Every line of the entries below that carries the string "above" should be copied.
(Given data)
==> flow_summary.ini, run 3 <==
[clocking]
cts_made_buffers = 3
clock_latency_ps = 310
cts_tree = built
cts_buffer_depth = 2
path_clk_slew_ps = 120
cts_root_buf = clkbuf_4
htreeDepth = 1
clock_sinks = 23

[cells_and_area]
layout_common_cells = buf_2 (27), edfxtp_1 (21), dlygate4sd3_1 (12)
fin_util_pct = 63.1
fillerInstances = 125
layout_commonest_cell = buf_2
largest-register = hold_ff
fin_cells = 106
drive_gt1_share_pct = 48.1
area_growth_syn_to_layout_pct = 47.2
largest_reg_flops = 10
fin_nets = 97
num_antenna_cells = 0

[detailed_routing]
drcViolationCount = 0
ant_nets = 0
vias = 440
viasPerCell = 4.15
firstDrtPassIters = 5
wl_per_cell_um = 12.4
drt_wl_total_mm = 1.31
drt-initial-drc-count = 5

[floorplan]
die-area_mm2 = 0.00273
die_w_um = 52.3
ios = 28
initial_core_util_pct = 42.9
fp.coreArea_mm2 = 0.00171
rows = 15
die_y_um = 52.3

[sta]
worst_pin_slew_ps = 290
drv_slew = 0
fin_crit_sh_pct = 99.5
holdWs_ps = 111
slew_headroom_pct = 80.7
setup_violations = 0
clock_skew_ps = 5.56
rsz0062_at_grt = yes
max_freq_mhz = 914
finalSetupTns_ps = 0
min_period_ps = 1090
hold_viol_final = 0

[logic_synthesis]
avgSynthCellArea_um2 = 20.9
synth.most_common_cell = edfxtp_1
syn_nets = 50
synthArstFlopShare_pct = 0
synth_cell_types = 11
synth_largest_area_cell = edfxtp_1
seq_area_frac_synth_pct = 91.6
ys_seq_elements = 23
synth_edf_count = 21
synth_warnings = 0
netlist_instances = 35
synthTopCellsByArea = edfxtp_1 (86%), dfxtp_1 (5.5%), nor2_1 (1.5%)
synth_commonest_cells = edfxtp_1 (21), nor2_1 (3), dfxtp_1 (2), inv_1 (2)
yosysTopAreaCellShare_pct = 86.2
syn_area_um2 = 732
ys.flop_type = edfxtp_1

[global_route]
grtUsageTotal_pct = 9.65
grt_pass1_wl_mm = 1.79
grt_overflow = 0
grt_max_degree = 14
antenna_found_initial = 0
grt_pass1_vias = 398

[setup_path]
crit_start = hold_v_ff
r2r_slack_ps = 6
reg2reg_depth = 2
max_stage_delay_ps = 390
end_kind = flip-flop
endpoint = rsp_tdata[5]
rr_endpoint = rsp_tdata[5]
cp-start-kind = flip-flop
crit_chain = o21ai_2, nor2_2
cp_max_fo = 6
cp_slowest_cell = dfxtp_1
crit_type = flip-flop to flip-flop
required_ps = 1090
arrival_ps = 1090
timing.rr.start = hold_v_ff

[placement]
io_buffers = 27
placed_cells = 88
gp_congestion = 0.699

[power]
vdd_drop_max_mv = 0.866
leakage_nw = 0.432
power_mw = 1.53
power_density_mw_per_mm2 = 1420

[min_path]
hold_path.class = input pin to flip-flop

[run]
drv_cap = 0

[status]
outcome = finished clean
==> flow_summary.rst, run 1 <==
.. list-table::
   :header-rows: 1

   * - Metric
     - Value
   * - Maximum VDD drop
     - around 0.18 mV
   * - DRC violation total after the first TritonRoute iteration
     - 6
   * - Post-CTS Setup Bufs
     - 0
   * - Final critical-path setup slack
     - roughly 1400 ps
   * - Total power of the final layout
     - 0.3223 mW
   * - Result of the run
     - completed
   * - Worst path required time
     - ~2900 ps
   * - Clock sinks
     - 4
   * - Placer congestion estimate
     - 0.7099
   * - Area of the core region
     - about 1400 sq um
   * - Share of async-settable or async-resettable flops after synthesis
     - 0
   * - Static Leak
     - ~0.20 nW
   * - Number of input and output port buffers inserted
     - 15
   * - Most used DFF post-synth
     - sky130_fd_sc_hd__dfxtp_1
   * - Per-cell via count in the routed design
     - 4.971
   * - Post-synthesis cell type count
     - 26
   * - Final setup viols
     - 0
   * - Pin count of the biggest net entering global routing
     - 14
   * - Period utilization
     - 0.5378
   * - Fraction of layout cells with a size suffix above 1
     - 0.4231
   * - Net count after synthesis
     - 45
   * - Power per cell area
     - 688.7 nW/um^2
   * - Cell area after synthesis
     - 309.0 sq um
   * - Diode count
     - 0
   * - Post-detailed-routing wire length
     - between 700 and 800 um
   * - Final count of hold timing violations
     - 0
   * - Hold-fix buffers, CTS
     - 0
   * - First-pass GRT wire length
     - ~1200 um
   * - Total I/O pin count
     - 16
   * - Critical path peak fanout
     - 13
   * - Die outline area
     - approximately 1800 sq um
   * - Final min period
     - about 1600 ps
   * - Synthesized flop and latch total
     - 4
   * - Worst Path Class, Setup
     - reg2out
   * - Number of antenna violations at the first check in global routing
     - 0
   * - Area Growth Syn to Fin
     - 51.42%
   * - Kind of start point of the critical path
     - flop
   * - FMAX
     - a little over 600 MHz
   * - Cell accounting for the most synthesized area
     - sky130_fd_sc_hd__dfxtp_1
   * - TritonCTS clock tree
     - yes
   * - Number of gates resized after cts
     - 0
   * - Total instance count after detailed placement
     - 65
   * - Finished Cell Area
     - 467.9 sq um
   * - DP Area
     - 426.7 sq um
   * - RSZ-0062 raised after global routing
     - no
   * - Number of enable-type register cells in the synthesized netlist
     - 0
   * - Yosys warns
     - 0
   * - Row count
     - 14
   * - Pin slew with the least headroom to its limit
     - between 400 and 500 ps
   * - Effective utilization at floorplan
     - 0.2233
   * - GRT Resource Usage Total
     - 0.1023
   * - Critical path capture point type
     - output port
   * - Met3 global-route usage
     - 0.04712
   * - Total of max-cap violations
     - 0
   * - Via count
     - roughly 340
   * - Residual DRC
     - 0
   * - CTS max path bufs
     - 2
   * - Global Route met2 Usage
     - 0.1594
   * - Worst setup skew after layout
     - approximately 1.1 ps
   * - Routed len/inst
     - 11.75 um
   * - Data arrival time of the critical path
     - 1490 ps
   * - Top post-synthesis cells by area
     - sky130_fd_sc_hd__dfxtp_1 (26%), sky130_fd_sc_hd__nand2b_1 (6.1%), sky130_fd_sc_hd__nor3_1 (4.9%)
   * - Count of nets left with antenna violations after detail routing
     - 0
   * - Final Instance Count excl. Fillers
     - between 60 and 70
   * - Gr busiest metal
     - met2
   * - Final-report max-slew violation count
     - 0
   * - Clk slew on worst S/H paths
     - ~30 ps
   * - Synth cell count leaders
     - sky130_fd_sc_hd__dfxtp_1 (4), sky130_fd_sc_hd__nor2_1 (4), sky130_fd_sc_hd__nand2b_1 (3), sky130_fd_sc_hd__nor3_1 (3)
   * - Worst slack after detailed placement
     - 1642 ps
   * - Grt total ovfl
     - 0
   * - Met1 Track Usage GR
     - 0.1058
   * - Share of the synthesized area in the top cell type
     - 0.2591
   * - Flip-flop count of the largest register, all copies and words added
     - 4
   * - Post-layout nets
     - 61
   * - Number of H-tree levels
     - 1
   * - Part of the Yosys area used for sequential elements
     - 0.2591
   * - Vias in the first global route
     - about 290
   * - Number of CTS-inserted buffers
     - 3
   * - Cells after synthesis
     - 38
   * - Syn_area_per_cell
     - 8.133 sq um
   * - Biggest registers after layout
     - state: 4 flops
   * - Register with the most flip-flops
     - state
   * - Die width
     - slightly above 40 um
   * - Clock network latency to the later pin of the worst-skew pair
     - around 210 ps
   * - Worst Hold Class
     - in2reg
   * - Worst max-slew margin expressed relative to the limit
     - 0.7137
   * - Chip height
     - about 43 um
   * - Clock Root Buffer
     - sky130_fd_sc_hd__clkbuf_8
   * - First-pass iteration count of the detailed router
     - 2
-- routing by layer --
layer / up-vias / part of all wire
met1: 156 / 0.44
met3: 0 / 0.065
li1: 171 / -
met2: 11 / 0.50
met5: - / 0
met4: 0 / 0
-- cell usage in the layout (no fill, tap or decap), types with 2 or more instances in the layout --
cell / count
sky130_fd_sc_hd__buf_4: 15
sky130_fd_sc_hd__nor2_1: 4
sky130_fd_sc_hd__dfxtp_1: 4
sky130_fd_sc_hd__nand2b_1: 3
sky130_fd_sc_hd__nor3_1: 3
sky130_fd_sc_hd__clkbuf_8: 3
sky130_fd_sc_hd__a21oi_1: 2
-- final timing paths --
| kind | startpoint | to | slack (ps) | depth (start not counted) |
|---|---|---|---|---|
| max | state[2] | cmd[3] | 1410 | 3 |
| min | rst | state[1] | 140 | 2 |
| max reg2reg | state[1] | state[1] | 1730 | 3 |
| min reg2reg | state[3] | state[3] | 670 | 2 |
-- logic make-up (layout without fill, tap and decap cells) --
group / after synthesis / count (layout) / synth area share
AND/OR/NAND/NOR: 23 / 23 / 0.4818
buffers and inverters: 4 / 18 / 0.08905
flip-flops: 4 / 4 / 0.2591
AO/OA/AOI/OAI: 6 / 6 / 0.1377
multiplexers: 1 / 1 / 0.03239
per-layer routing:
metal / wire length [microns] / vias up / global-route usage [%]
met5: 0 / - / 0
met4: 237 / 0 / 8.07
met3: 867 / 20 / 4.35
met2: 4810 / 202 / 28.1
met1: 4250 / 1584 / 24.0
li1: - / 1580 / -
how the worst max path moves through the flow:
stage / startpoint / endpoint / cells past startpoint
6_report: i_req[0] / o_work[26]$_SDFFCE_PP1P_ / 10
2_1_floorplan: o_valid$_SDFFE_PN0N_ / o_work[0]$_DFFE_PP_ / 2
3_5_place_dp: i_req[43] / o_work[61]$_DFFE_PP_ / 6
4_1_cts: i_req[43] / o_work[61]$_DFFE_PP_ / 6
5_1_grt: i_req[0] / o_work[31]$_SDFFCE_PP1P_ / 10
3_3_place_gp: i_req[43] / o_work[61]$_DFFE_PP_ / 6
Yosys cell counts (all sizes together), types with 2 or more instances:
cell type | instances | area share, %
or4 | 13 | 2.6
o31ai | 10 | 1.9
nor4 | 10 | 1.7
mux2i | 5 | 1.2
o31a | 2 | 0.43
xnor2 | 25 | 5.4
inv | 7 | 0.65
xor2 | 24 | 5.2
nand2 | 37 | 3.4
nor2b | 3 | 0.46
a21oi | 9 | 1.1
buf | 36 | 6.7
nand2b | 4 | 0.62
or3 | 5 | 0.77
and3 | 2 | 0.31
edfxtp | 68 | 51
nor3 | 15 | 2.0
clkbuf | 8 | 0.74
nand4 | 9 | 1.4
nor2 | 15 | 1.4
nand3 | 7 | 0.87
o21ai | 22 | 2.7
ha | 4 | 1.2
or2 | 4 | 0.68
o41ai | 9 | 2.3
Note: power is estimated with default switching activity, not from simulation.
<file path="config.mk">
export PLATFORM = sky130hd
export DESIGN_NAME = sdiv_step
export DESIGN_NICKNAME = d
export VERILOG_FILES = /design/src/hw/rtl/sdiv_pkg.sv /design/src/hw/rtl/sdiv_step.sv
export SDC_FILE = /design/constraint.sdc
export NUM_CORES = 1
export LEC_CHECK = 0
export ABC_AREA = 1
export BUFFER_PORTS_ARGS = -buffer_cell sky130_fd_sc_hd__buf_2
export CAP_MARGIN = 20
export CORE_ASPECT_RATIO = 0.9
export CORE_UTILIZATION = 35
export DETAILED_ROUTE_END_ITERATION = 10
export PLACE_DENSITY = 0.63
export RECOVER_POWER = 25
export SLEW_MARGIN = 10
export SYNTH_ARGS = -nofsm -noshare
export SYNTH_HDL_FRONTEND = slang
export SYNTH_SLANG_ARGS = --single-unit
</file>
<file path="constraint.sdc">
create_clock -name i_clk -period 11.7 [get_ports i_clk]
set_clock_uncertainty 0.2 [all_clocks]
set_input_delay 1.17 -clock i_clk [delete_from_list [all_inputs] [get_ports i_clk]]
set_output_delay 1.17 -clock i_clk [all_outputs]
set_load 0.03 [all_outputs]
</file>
(End Given data)
## Output for this task:
   * - Fraction of layout cells with a size suffix above 1
     - slightly above 40 um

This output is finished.